**WHAT THE TASK REQUIRES**
Would you please copy each line of the listing that mentions "direction"?
-------- EXTRACTED INFORMATION
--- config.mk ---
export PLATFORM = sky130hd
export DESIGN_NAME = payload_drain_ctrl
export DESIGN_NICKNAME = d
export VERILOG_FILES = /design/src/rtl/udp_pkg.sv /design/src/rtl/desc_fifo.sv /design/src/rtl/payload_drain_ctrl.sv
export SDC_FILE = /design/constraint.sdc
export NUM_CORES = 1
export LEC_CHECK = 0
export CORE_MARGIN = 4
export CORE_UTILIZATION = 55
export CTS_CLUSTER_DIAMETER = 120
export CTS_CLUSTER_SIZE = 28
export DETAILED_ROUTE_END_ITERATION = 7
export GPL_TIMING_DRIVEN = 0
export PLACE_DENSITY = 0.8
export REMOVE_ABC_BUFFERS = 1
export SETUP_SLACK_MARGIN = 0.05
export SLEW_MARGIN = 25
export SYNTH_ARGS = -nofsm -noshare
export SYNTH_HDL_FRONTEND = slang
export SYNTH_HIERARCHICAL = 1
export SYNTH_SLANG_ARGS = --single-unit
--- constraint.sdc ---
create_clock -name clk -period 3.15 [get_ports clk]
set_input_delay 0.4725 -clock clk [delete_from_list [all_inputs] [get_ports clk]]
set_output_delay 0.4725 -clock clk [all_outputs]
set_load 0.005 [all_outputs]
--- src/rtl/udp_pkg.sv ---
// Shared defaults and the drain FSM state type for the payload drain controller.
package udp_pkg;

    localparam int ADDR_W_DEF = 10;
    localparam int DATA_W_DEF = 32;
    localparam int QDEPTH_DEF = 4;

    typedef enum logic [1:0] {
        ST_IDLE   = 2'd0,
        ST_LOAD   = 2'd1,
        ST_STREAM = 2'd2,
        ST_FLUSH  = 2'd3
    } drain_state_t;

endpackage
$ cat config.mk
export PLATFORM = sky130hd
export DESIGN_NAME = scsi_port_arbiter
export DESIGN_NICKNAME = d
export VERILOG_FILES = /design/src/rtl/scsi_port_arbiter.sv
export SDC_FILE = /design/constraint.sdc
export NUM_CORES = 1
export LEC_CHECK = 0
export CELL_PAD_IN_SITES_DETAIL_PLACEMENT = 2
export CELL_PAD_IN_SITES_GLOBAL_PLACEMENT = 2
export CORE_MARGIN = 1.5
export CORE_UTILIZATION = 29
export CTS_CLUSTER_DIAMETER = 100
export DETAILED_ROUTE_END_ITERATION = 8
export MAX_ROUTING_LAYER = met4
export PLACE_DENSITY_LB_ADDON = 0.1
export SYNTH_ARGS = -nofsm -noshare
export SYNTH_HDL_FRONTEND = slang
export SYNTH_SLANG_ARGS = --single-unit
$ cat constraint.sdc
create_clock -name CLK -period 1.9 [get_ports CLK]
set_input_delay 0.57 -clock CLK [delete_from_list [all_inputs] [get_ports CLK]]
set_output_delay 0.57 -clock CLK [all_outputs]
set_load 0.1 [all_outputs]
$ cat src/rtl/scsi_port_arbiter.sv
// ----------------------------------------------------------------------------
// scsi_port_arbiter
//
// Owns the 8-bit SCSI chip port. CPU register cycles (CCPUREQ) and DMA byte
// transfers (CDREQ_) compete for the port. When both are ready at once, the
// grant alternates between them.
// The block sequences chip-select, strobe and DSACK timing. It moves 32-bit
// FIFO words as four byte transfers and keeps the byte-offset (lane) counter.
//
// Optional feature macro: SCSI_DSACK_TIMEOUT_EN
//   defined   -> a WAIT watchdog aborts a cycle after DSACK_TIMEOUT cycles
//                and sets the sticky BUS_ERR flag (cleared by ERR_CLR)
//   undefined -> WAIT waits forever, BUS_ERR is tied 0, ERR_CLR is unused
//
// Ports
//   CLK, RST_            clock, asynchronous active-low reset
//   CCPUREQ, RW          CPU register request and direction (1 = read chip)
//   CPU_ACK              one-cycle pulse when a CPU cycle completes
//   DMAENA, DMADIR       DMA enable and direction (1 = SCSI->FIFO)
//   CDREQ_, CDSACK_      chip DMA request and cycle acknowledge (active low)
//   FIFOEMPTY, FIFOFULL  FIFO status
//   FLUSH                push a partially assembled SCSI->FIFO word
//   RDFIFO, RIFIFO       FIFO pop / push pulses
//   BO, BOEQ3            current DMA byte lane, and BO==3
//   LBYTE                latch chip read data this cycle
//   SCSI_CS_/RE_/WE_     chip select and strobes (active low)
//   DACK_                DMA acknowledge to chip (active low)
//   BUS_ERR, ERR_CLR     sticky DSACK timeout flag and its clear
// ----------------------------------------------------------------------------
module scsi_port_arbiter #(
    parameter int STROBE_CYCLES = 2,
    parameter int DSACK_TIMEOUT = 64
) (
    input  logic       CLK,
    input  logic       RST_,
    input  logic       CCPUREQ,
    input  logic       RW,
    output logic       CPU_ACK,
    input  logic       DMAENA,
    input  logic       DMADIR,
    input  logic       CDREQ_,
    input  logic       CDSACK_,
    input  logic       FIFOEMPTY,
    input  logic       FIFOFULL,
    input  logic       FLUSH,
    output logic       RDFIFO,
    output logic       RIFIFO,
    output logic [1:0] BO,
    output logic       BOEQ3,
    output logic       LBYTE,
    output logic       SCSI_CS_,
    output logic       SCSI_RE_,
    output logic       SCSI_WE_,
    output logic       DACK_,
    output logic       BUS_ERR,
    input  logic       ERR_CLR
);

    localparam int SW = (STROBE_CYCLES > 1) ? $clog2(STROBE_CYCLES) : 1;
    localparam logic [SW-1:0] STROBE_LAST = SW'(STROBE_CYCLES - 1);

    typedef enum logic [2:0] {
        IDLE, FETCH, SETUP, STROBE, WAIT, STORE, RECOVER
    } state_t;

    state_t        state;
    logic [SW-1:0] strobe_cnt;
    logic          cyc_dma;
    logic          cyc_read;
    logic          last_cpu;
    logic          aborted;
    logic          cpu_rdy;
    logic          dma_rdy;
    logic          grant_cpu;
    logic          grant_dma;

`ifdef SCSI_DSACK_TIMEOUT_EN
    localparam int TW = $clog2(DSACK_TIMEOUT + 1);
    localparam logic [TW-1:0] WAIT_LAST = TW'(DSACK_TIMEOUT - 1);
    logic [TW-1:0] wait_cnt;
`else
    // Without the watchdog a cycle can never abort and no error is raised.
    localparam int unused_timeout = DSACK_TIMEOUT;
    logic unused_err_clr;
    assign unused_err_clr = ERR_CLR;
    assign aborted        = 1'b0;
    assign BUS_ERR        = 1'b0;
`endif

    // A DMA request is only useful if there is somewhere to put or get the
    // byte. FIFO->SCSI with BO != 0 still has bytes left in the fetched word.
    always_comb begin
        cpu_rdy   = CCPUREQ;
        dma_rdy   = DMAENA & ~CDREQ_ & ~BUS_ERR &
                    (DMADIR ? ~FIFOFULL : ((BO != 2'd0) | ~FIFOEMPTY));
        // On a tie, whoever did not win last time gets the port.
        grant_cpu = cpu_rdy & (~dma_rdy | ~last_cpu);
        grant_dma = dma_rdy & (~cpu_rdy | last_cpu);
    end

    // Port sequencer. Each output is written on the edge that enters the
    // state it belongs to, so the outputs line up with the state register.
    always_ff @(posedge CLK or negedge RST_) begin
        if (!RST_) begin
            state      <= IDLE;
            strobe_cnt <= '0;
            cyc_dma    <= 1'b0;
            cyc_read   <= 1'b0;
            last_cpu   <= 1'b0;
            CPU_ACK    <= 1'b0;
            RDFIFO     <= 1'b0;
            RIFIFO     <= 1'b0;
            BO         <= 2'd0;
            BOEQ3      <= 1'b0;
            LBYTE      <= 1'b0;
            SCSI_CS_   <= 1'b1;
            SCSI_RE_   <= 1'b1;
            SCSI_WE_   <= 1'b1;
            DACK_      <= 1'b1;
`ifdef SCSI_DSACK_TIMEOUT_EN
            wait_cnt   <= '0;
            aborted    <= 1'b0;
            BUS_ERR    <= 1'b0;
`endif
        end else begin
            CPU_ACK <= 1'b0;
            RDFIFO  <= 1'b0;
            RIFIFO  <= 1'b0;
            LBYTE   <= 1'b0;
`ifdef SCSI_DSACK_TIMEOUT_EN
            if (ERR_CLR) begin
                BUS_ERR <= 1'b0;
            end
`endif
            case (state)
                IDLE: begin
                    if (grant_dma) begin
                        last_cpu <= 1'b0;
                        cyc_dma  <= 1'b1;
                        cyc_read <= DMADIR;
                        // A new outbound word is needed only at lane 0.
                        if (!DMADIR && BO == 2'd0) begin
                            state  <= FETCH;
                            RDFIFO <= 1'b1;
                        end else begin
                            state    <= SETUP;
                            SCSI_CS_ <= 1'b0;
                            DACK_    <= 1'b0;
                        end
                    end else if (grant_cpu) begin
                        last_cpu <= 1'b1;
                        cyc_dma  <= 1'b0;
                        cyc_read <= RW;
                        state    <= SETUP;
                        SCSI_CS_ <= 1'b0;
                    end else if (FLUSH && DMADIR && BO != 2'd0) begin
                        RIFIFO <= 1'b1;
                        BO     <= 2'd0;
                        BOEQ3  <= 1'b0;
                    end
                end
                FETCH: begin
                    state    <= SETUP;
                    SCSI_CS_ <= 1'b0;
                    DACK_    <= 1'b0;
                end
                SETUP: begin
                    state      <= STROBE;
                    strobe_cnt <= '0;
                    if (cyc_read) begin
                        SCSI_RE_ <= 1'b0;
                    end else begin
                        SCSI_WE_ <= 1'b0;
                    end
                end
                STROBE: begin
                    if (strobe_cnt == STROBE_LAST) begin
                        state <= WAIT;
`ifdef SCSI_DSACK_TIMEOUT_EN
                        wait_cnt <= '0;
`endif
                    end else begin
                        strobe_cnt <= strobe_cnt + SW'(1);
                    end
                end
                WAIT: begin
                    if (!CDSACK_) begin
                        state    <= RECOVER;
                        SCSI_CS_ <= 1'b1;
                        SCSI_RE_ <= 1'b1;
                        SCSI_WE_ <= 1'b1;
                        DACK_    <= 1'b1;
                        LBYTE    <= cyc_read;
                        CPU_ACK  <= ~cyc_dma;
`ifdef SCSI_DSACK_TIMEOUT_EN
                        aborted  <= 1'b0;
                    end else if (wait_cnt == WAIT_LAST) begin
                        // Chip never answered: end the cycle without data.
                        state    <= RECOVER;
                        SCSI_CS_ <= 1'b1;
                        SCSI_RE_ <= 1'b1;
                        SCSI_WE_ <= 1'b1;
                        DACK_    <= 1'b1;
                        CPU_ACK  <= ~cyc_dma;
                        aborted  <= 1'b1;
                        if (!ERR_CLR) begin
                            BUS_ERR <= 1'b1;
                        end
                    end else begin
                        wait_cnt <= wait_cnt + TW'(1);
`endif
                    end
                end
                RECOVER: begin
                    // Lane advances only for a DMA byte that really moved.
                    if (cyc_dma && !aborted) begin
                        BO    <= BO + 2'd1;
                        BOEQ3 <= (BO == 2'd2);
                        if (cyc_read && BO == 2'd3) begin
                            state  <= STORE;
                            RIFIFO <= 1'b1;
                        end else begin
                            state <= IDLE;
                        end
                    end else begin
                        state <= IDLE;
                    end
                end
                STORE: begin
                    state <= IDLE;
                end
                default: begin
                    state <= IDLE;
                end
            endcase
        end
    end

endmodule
----------------
**OUTPUT**
//   CCPUREQ, RW          CPU register request and direction (1 = read chip)
//   DMAENA, DMADIR       DMA enable and direction (1 = SCSI->FIFO)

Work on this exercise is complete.